出典:明鏡国語辞典第三版(大修館書店)「濯ぐ」

「濯ぐ」には「すすぐ」「そそぐ」「ゆすぐ」の三通りの読み方があります。読み方によって同じ漢字でも意味が微妙に違っており、使用方法によってはすべてが正しい日本語として通じるとは限りません。洗濯機などで洗濯物を洗う場合はすべての読み方が正解です。うがいをする意味で使うなら「すすぐ」か「ゆすぐ」汚名を晴らし名誉を回復する意味で使うのなら「すすぐ」か「そそぐ」のどちらかを使います。

「濯ぐ」の語源は?

次に「濯ぐ」の語源を確認しておきましょう。「濯ぐ」は漢字一文字で「洗」とも表記できますが、「うがいをする」ことを表すときは「漱ぐ」とも書きます。小説家の夏目漱石のペンネームに使われている「漱」という漢字です。

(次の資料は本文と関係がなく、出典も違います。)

==> src/rtl/clock_domain_export_fifo_if.sv <==
`default_nettype none
// ============================================================================
//  Module      : clock_domain_export_fifo_if
//  Description : Local push port plus the req/ack/data link of the export
//                FIFO, bundled as one interface. The slave modport is the
//                export block's view; master is the view of the local
//                producer and the destination-side import block.
//  Revision    : 1.0 - initial release
// ============================================================================
interface clock_domain_export_fifo_if #(
    parameter int pBits  = 8,
    parameter int pDepth = 4
);
    localparam int c_CW = $clog2(pDepth) + 1;

    logic             stb;
    logic [pBits-1:0] data;
    logic             ready;
    logic [c_CW-1:0]  count;
    logic             idle;
    logic             overflow;
    logic             cdc_req;
    logic [pBits-1:0] cdc_data;
    logic             cdc_ack;

    modport slave (
        input  stb, data, cdc_ack,
        output ready, count, idle, overflow, cdc_req, cdc_data
    );

    modport master (
        output stb, data, cdc_ack,
        input  ready, count, idle, overflow, cdc_req, cdc_data
    );
endinterface
`default_nettype wire

==> src/rtl/clock_domain_export_fifo.sv <==
`default_nettype none
// ============================================================================
//  Module      : clock_domain_export_fifo
//  Description : Source half of a toggle req/ack clock-domain crossing with a
//                pDepth-entry FIFO in front of it. Words are drained one per
//                completed handshake; occupancy, idleness and a sticky
//                overflow flag are reported to the local side.
//  Revision    : 1.0 - initial release
// ============================================================================
module clock_domain_export_fifo #(
    parameter int pBits       = 8,
    parameter int pDepth      = 4,
    parameter int pSyncStages = 2
) (
    input  logic                        clk,
    input  logic                        rst_n,
    clock_domain_export_fifo_if.slave   bus
);
    localparam int              c_AW    = (pDepth > 1) ? $clog2(pDepth) : 1;
    localparam int              c_CW    = $clog2(pDepth) + 1;
    localparam logic [c_CW-1:0] c_DEPTH = c_CW'(pDepth);

    logic [pBits-1:0]       mem_q [pDepth];
    logic [c_AW-1:0]        wp_q, wp_d;
    logic [c_AW-1:0]        rp_q, rp_d;
    logic [c_CW-1:0]        count_q, count_d;
    logic                   overflow_q, overflow_d;
    logic                   req_q, req_d;
    logic [pBits-1:0]       cdc_data_q, cdc_data_d;
    logic [pSyncStages-1:0] sync_q, sync_d;

    logic ack_sync;
    logic link_free;
    logic push;
    logic launch;

    // Only the last synchroniser stage is trusted as a clean copy of cdc_ack.
    assign ack_sync  = sync_q[pSyncStages-1];
    // Link is free once the destination has echoed the last request toggle.
    assign link_free = (ack_sync == req_q);
    // Acceptance looks at the registered count only, so a full FIFO refuses
    // a push even in a cycle where it also launches a word.
    assign push      = bus.stb && (count_q != c_DEPTH);
    // Launch uses the registered count, so a freshly pushed word waits one edge.
    assign launch    = link_free && (count_q != '0);

    // Next-state computation for pointers, occupancy, flags and the link.
    always_comb begin
        wp_d       = wp_q;
        rp_d       = rp_q;
        count_d    = count_q;
        overflow_d = overflow_q;
        req_d      = req_q;
        cdc_data_d = cdc_data_q;
        sync_d     = {sync_q[pSyncStages-2:0], bus.cdc_ack};

        if (push) begin
            wp_d = wp_q + c_AW'(1);
        end
        if (bus.stb && (count_q == c_DEPTH)) begin
            overflow_d = 1'b1;
        end
        if (launch) begin
            cdc_data_d = mem_q[rp_q];
            req_d      = ~req_q;
            rp_d       = rp_q + c_AW'(1);
        end
        if (push && !launch) begin
            count_d = count_q + c_CW'(1);
        end else if (!push && launch) begin
            count_d = count_q - c_CW'(1);
        end
    end

    // Control and link registers; reset discards queued and in-flight words.
    always_ff @(posedge clk) begin
        if (!rst_n) begin
            wp_q       <= '0;
            rp_q       <= '0;
            count_q    <= '0;
            overflow_q <= 1'b0;
            req_q      <= 1'b0;
            cdc_data_q <= '0;
            sync_q     <= '0;
        end else begin
            wp_q       <= wp_d;
            rp_q       <= rp_d;
            count_q    <= count_d;
            overflow_q <= overflow_d;
            req_q      <= req_d;
            cdc_data_q <= cdc_data_d;
            sync_q     <= sync_d;
        end
    end

    // Storage array; contents are don't-care until written, so no reset.
    always_ff @(posedge clk) begin
        if (push) begin
            mem_q[wp_q] <= bus.data;
        end
    end

    assign bus.ready    = (count_q != c_DEPTH);
    assign bus.count    = count_q;
    assign bus.idle     = (count_q == '0) && link_free;
    assign bus.overflow = overflow_q;
    assign bus.cdc_req  = req_q;
    assign bus.cdc_data = cdc_data_q;
endmodule
`default_nettype wire
==> src/flat_wrapper.sv <==
// flat-port wrapper written by rule: the top's interface ports become plain ports
module clock_domain_export_fifo_flat 
#(
    parameter int pBits       = 8,
    parameter int pDepth      = 4,
    parameter int pSyncStages = 2
)
  (clk, rst_n, bus_stb, bus_data, bus_cdc_ack, bus_ready, bus_count, bus_idle, bus_overflow, bus_cdc_req, bus_cdc_data);
  clock_domain_export_fifo_if #(.pBits(pBits), .pDepth(pDepth)) bus_i ();
  input  logic clk;
  input  logic rst_n;
  input wire logic [$bits(bus_i.stb)-1:0] bus_stb;
  input wire logic [$bits(bus_i.data)-1:0] bus_data;
  input wire logic [$bits(bus_i.cdc_ack)-1:0] bus_cdc_ack;
  output wire logic [$bits(bus_i.ready)-1:0] bus_ready;
  output wire logic [$bits(bus_i.count)-1:0] bus_count;
  output wire logic [$bits(bus_i.idle)-1:0] bus_idle;
  output wire logic [$bits(bus_i.overflow)-1:0] bus_overflow;
  output wire logic [$bits(bus_i.cdc_req)-1:0] bus_cdc_req;
  output wire logic [$bits(bus_i.cdc_data)-1:0] bus_cdc_data;
  assign bus_i.stb = bus_stb;
  assign bus_i.data = bus_data;
  assign bus_i.cdc_ack = bus_cdc_ack;
  assign bus_ready = bus_i.ready;
  assign bus_count = bus_i.count;
  assign bus_idle = bus_i.idle;
  assign bus_overflow = bus_i.overflow;
  assign bus_cdc_req = bus_i.cdc_req;
  assign bus_cdc_data = bus_i.cdc_data;
  clock_domain_export_fifo #(.pBits(pBits), .pDepth(pDepth), .pSyncStages(pSyncStages)) u_core (.clk(clk), .rst_n(rst_n), .bus(bus_i));
endmodule
==> config.mk <==
export PLATFORM = sky130hd
export DESIGN_NAME = clock_domain_export_fifo_flat
export DESIGN_NICKNAME = d
export VERILOG_FILES = /design/src/rtl/clock_domain_export_fifo_if.sv /design/src/rtl/clock_domain_export_fifo.sv /design/src/flat_wrapper.sv
export SDC_FILE = /design/constraint.sdc
export NUM_CORES = 1
export LEC_CHECK = 0
export ABC_AREA = 1
export CAP_MARGIN = 20
export CORE_ASPECT_RATIO = 0.6
export CORE_MARGIN = 2
export CORE_UTILIZATION = 41
export DETAILED_ROUTE_END_ITERATION = 16
export PLACE_DENSITY = 0.7
export SLEW_MARGIN = 20
export SYNTH_ARGS = -nofsm -noshare
export SYNTH_HDL_FRONTEND = slang
export SYNTH_SLANG_ARGS = --single-unit
==> constraint.sdc <==
create_clock -name clk -period 2.62 [get_ports clk]
set_clock_uncertainty 0.1 [all_clocks]
set_input_delay 0.786 -clock clk [delete_from_list [all_inputs] [get_ports clk]]
set_output_delay 0.786 -clock clk [all_outputs]
set_load 0.01 [all_outputs]
; ---- After elaboration in Yosys (flattened, before gate mapping)
; Memories as Yosys holds them, arrays and structs flattened. A register that Yosys moved wholly into a read port is not among the register bits.
; Cells that the tools add are included.
[op_classes]
addsub = 4
n_eq_ne = 3
reduce_logical = 12
n_mux = 4
n_bitwise = 1
[op_table]
columns = op, n
row1 = 1-bit logical AND, 6
row2 = 3-bit 2-to-1 mux, 2
row3 = 2-bit by 1-bit adder with 2-bit output (second input constant), 2
row4 = 3-bit by 1-bit adder with 3-bit output (second input constant), 1
row5 = 3-bit == test (second input constant), 1
row6 = 1-bit logical NOT, 3
row7 = 3-bit logical NOT, 1
row8 = 3-bit inequality test (second input constant), 1
row9 = 3-bit nonzero test, 1
row10 = 3-bit by 1-bit subtractor with 3-bit output (second input constant), 1
row11 = 1-bit 2-to-1 mux, 2
row12 = 2-bit nonzero test, 1
row13 = 1-bit == test, 1
row14 = 1-bit NOT, 1
[word_totals]
reg_bits = 11
mem_bits_rw = 32
in_bits = 12
elab_cells = 31
n_memories = 1
[memory_table]
columns = name, words, word_bits, rd, rd_ports_with_merged_regs, wr, line_no
row1 = u_core.mem_q, 4, 8, 1, 1, 1, clock_domain_export_fifo.sv:23  ; logic [pBits-1:0] mem_q [pDepth];

; ---- Depth between registers and ports, before layout
[logic_depth]
depth_word = 6
mapped_depth = 14
mapped_depth_nobuf = 13

; ---- Worst setup path after synthesis
; Ideal clock, no wire load.
[synth_path]
path_type = input port to flip-flop
startpoint = in bus_stb
endpoint = reg u_core.count_q[2] (netlist: u_core.bus.count[2])
setup_time_ns = 0.113
t_required_ns = 2.407
setup_slack_ns = 0.567
arrival_ns = 1.840
cell_stages = 9
path_cell_list = nand2_2 inv_2 ha_1 inv_2 fa_1 a21oi_1 nand2_1 nor2_1 nor2_1
[synth_between]
elab_chain_cells = 4
[synth_rtl]
columns = element, line_no
row1 = "start, declared", flat_wrapper.sv:12  ; input wire logic [$bits(bus_i.stb)-1:0] bus_stb;
row2 = 1-bit logical AND *, clock_domain_export_fifo.sv:43  ; assign push = bus.stb && (count_q != c_DEPTH);
row3 = net u_core.push, clock_domain_export_fifo.sv:34  ; logic push;
row4 = 1-bit logical NOT, clock_domain_export_fifo.sv:70  ; end else if (!push && launch) begin
row5 = 1-bit logical AND, clock_domain_export_fifo.sv:70
row6 = 2-bit nonzero test (no source line), -
row7 = "end signal, assigned", clock_domain_export_fifo.sv:88  ; count_q <= count_d;
row8 = "end, declared", clock_domain_export_fifo.sv:26  ; logic [c_CW-1:0] count_q, count_d;
; The timed path passes the listed nets; every way through them passes the cells marked *.
; A chain may end at the register's enable or synchronous reset.

; ---- Worst setup path in the final report
[layout_path]
startpoint = reg u_core.count_q[1] (netlist: u_core.bus.count[1])
endpoint = out bus_ready
[layout_between]
elab_chain_cells = 1
[layout_rtl]
columns = element, line_no
row1 = 3-bit inequality test, clock_domain_export_fifo.sv:103  ; assign bus.ready = (count_q != c_DEPTH);
row2 = "end, declared", flat_wrapper.sv:15  ; output wire logic [$bits(bus_i.ready)-1:0] bus_ready;
; Every way passes these cells.

==> reports/qor.csv <==
stage,metric,value,unit
floorplanning,die-width,102,um
cts,path_clk_slew,0.09,ns
layout,instances_no_fill,370,
yosys,yosysSeqAreaShare,56.3,%
layout,drive_gt1_share,15.2,%
floorplanning,initial_core_util,42.5,%
timing,slew_viol_final,0,
layout,area_growth,18.9,%
routing,routed_wl,4120,um
grt,grt_max_degree,20,
setup_path,arrival,1.45,ns
timing,rsz0062_at_grt,false,
cts,cts_root_buffer,clkbuf_8,
timing,worstMarginPinSlew,0.663,ns
place,port_buffers,26,
layout,multi_input_area,723,um2
timing,fin_crit_sh,89.3,%
setup_path,worst_setup_path_end_kind,output port,
routing,drc,0,
cts,post-cts-setup-buffers,0,
timing,hold_viol,0,
setup_path,crit_buf_inv,2,
yosys,syn_area,2380,um2
timing,relSlewSlack,55.7,%
routing,initialDrtViolationCount,51,
cts,cts_tree,built,
yosys,yosysWarnings,0,
yosys,syn_inst,255,
grt,grt_use_total,14.6,%
setup_path,crit_path_cell_trace,"inv_2, nand3_1, clkdlybuf4s50_1",
floorplanning,core_area,5600,um2
routing,dr_total_vias,1585,
place,placedCellCount,362,
routing,wl_per_cell,11.1,um
power,leakagePower,1.28,nW
cts,cts_buffers,5,
setup_path,cp_top_family,buffers and inverters,
timing,fin_crit,2.34,ns
layout,fillCellCount,511,
timing,timing.fmax,0.427,GHz
timing,setup_violations,0,
routing,final_antenna_net_count,0,
power,p_per_area,991,nW/um2
hold_path,min_path_type,flop to flop,
setup_path,worstSetupStartpointType,flop,
flow_run,drv_cap,0,
cts,clock_path_buffers,2,
cts,clock_latency,0.30,ns
yosys,synth_cell_types,25,
grt,antenna_found_initial,0,
status,status,"finished, final reports clean",
routing,drt_first_pass_iters,4,
floorplanning,ioPinCount,27,
setup_path,worstPathRequired,1.73,ns
setup_path,critPathKind,flop to output port,
power,power_frac_clock,19.4,%
setup_path,max_stage_delay,0.55,ns
power,internal-power,1.78,mW
floorplanning,die_area,6450,um2
timing,tns,0,ns
place,hpwl,2870,um
cts,cts_sinks,51,
cts,htreeDepth,2,
yosys,ys_ff_latch,51,
layout,nets,307,
setup_path,cp_max_fo,4,
grt,grt_pass1_vias,1521,
power,swShare,36.5,%
layout,final-seq-area,1340,um2
power,combinationalPowerShare,39.7,%
routing,vias_per_cell,4.28,
place,place.gp.congestion,0.784,
power,ir_drop,0.338,mV
power,p_sw,1.02,mW
setup_path,cpMaxStageDelayCell,clkdlybuf4s50_1,
floorplanning,fp-row-count,21,
power,p_seq_share,40.9,%
floorplanning,die_height,63.0,um
layout,diodes,0,
yosys,avgSynthCellArea,9.34,um2
yosys,synth_nets,273,
grt,grt_first_pass_wirelength,7160,um
grt,grt_overflow_total,0,
[power groups by stage]
stage          sequential (mW)  clock [mW]  combinational [mW]
2_1_floorplan             1.15           0               0.839
3_3_place_gp              1.17           0                1.10
3_5_place_dp              1.17           0                1.12
4_1_cts                   1.15       0.559                1.13
5_1_grt                   1.17       0.593                1.26
6_report                  1.15       0.544                1.11
[synth_stat cells]
cell type | instances | area [um2]
nand2_1 | 56 | 210
dfxtp_1 | 19 | 380
nor2_1 | 26 | 97.6
a21oi_2 | 2 | 17.5
buf_6 | 3 | 33.8
clkinv_4 | 1 | 8.76
buf_12 | 2 | 40.0
inv_8 | 1 | 11.3
nand4_1 | 1 | 6.26
inv_1 | 51 | 191
edfxtp_1 | 32 | 961
nand2_8 | 1 | 20.0
ha_1 | 5 | 62.6
nand3_1 | 18 | 90.1
o21a_1 | 1 | 7.51
o21ai_1 | 2 | 10.0
buf_2 | 1 | 5.00
a21oi_1 | 6 | 30.0
nand3_4 | 1 | 17.5
nand2_2 | 11 | 68.8
fa_1 | 1 | 20.0
nand2_4 | 4 | 45.0
o21ai_0 | 2 | 10.0
nand3_2 | 1 | 10.0
inv_2 | 7 | 26.3
[repair_timing]
| item | in CTS | in global routing |
|---|---|---|
| endpoints found under the setup margin | 0 | 1 |
| hold buffers | 0 | 0 |
| resized for setup | 0 | 1 |
[worst min-delay path, stage by stage (launching register included)]
cell and delay, ns:
dfxtp_1 0.31, nand2_1 0.06, inv_1 0.03
[cell families after synthesis]
logic type | after synthesis | share of synthesized area (%)
AO/OA/AOI/OAI | 13 | 3.15
flip-flops | 51 | 56.3
adder cells (fa/ha/maj) | 6 | 3.47
AND/OR/NAND/NOR | 119 | 23.8
buffers and inverters | 66 | 13.3
[worst paths after layout]
path                  startpoint                   to  slack (ns)  cells after the start
max          u_core.bus.count[1]            bus_ready        0.28                      3
min reg2reg     u_core.sync_q[0]     u_core.sync_q[1]        0.34                      2
min             u_core.sync_q[0]     u_core.sync_q[1]        0.34                      2
max reg2reg  u_core.bus.count[0]  u_core.bus.count[2]        0.60                     11
[registers in the layout, indices dropped and copies added (netlist names)]
signal               cells
u_core.mem_q            32
u_core.rp_q              2
u_core.bus.cdc_data      8
u_core.bus.cdc_req       1
u_core.sync_q            2
u_core.wp_q              2
u_core.bus.overflow      1
u_core.bus.count         3
[final cells by class]
class / instances / area share (%)
clock buffers: 5 / 2.43
flip-flops and latches: 51 / 47.4
repair buffers: 33 / 11.1
inverters: 60 / 8.40
multi-input cells: 138 / 25.6
well taps: 80 / 3.54
clock inverters: 3 / 1.55
[through the flow]
step                setup WS [ns]  area, um2  power [mW]  hold slack, ns  util, %
detailed placement        0.00907       2720        2.29           0.314     48.5
floorplan                   0.567       2380        1.99           0.290        -
global route                0.152       2830        3.03           0.373     50.6
finish                      0.280       2830        2.80           0.335     50.6
global placement           0.0600       2720        2.27           0.298     48.5
CTS                        0.0846       2830        2.84           0.335     50.5
[per-layer routing]
metal | vias up | track usage (%) | routed length (um)
met5 | - | 0 | 0
li1 | 847 | - | -
met3 | 5 | 3.69 | 133
met4 | 0 | 4.50 | 38
met2 | 22 | 21.5 | 1790
met1 | 711 | 21.2 | 2160
[cell usage in the layout, fill, tap and decap left out, types with 4 or more instances in the layout]
cell	instances
inv_1	51
nand2_4	4
nor2_1	26
inv_2	7
nand2_1	56
dfxtp_1	19
clkbuf_8	5
buf_4	7
clkdlybuf4s50_1	25
a21oi_1	6
edfxtp_1	32
ha_1	5
nand2_2	11
nand3_1	18
Power figures use the tool's default switching activity.
==> patch 1, RTL diff (same flow settings) <==
`pSyncStages` is set to 2 in 2 places; all go to 4.
--- a/src/rtl/clock_domain_export_fifo.sv
+++ b/src/rtl/clock_domain_export_fifo.sv
@@ -11,5 +11,5 @@
     parameter int pBits       = 8,
     parameter int pDepth      = 4,
-    parameter int pSyncStages = 2
+    parameter int pSyncStages = 4
 ) (
     input  logic                        clk,
--- a/src/flat_wrapper.sv
+++ b/src/flat_wrapper.sv
@@ -4,5 +4,5 @@
     parameter int pBits       = 8,
     parameter int pDepth      = 4,
-    parameter int pSyncStages = 2
+    parameter int pSyncStages = 4
 )
   (clk, rst_n, bus_stb, bus_data, bus_cdc_ack, bus_ready, bus_count, bus_idle, bus_overflow, bus_cdc_req, bus_cdc_data);
Check against the original RTL: not equivalent (a bounded check fails within 4 cycles, from zero or initial values and one cycle with rst_n low).
==> patch 1 against the unedited design <==
- worst setup slack worse by 0.16 ns
- area after synthesis up 1.3%
- non-clock buffer count grew 2
- sequential cell count is 2 higher
- synthesized cell count is 2.7% higher
- final area is 0.44% higher
- wire length increased by 4.8%
- global-route usage up 0.20 points
- total power fell by 2.1%
- utilization about the same
- critical path type unchanged
- largest power group unchanged
==> patch 1: results (changes against the unedited design) <==
qor: outcome.run_status finished, final reports clean
qor: route.drt-met1-wl 2.32 mm [+7.8%]
qor: finish.num-nets-final 315 [+2.6%]
qor: finish.non_filler_cells_in_the_finished_layout 378 [+2.2%]
qor: pwr.power.leakage 1.29 nW [+0.61%]
qor: finish.final_core_util 50.6% [about the same]
qor: placed_design.final_weighted_congestion_in_routability_driven_placement 0.750 [-4.4%]
qor: placed_design.dpl_cell_area 2760 um2 [+1.6%]
qor: finish.clock_buffer_count 7 [+2]
qor: placed_design.post-dp-hpwl 2.99 mm [+3.9%]
qor: worst_setup_path.cp_data_arrival_time 1.61 ns [+0.16 ns]
qor: sta.layout_worst_path_cycle_share 95.3% [+6.0 points]
qor: sta.maxSlewHeadroom 55.6% [-0.11 points]
qor: placed_design.dp_worst_setup_slack -0.0153 ns [-0.0244 ns]
qor: synth.synthesis.instances 262 [+2.7%]
qor: placed_design.post-place-cells 370 [+2.2%]
qor: global_routing.first_pass_grt_wire_length 7.30 mm [+1.9%]
qor: finish.nonClockBufferCount 35 [+6.1%]
qor: route.drt-initial-drc-count 61 [+20%]
qor: finish.inverters 62 [+3.3%]
qor: route.met3_wirelength 148 um [+11%]
qor: synth.post_synth.cell_area_avg 9.21 um2 [-1.4%]
qor: synth.synthesis.nets 280 [+2.6%]
qor: pwr.max-vdd-ir-drop 0.000415 V [+23%]
qor: finish.seq_area_share 48.6% [+1.2 points]
qor: worst_setup_path.worst_path_dominant_cell_family buffers and inverters
qor: synth.synth.area.top_cells sky130_fd_sc_hd__edfxtp_1 40%, sky130_fd_sc_hd__dfxtp_1 17%, sky130_fd_sc_hd__nand2_1 9.2%, sky130_fd_sc_hd__inv_1 8.9%, sky130_fd_sc_hd__nor2_1 4.0%
qor: global_routing.grt_usage 14.8% [+0.20 points]
qor: route.post_drt_wl_per_cell 11.4 um [+2.5%]
qor: worst_setup_path.critPathMaxStageDelay 0.55 ns [about the same]
qor: finish.fillers 552 [+8.0%]
qor: route.met2_wirelength 1.81 mm [+0.61%]
qor: finish.proportion_of_cell_area_occupied_by_multi_input_gates 25.0% [-0.60 points]
qor: synth.ys_seq_area_share 57.3% [+0.93 points]
qor: finish.drive_gt1_share 12.8% [-2.4 points]
qor: finish.non_clock_buffer_share_of_cell_area 11.5% [+0.39 points]
qor: sta.holdWs 0.332 ns [-0.00304 ns]
qor: global_routing.via_count_of_the_first_global_routing_pass 1509 [-0.79%]
qor: finish.layout.comb_gates.multi_input 140 [+1.4%]
qor: worst_setup_path.critical_path_peak_fanout 6 [+2]
qor: worst_setup_path.setup.reg_to_reg.worst_slack 0.55 ns [-0.05 ns]
qor: finish.clock_area_share 2.95% [-1.0 points]
qor: worst_setup_path.crit_slowest_cell sky130_fd_sc_hd__clkdlybuf4s50_1
qor: route.via_per_inst 4.21 [-1.7%]
qor: synth.synth.ff_latch_count 53 [+3.9%]
qor: synth.synth.cells.most_frequent 59 x sky130_fd_sc_hd__nand2_1, 57 x sky130_fd_sc_hd__inv_1, 32 x sky130_fd_sc_hd__edfxtp_1
## patch 1: changes by cell type after synthesis, sizes merged
cell    unedited run  this run
dfxtp             19        21
clkbuf             0         1
nand2             72        74
inv               59        61
## patch 1: power by group
| part | switching, mW | total, mW | internal (mW) |
|---|---|---|---|
| clock network | 0.258 | 0.448 | 0.190 |
| registers | 0.119 | 1.16 | 1.05 |
| logic | 0.649 | 1.14 | 0.486 |
| total | 1.03 | 2.75 | 1.72 |
## patch 1: worst paths after layout
path                    endpoint
max                     bus_idle
min             u_core.sync_q[1]
max reg2reg  u_core.bus.count[2]
min reg2reg     u_core.sync_q[1]
## patch 1: cell families (layout without fill, tap and decap cells)
logic type	after synthesis	count (layout)	share of synthesized area (%)
AOI/OAI and AO/OA	13	13	3.11
adders and majority gates	6	6	3.42
buffers and inverters	69	105	13.3
DFF	53	53	57.3
and+or+nand+nor	121	121	22.9
## patch 1: routing by layer
metal,global-route usage [%],vias up
met5,0,-
met4,3.78,0
met3,4.00,4
met2,20.5,22
met1,22.8,705
li1,-,861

「漱石」は中国西晋時代の故事「漱石枕流(そうせきちんりゅう)」という文章に由来します。同時代の政治家・孫楚(そんそ)が「石に枕し流れに漱ぐ」と言うべきところを「石に漱ぎ流れに枕す」と言い間違ってしまい、誤りを指摘された際に「石に漱ぐのは歯を磨くため、流れに枕するのは耳を洗うためだ」とあくまで間違いを認めませんでした。この事例が転じて負け惜しみが強いことを意味するようになりました。夏目漱石はこの故事を参考に、自虐的に自分のペンネームに設定したと思われます。

ちなみに夏目漱石の本名は夏目金之助で、『吾輩は猫である』『坊っちゃん』『それから』『こゝろ』『明暗』など多くの小説を生みだし、明治の文豪ながらいまだに多くの愛読者がいる日本を代表する作家です。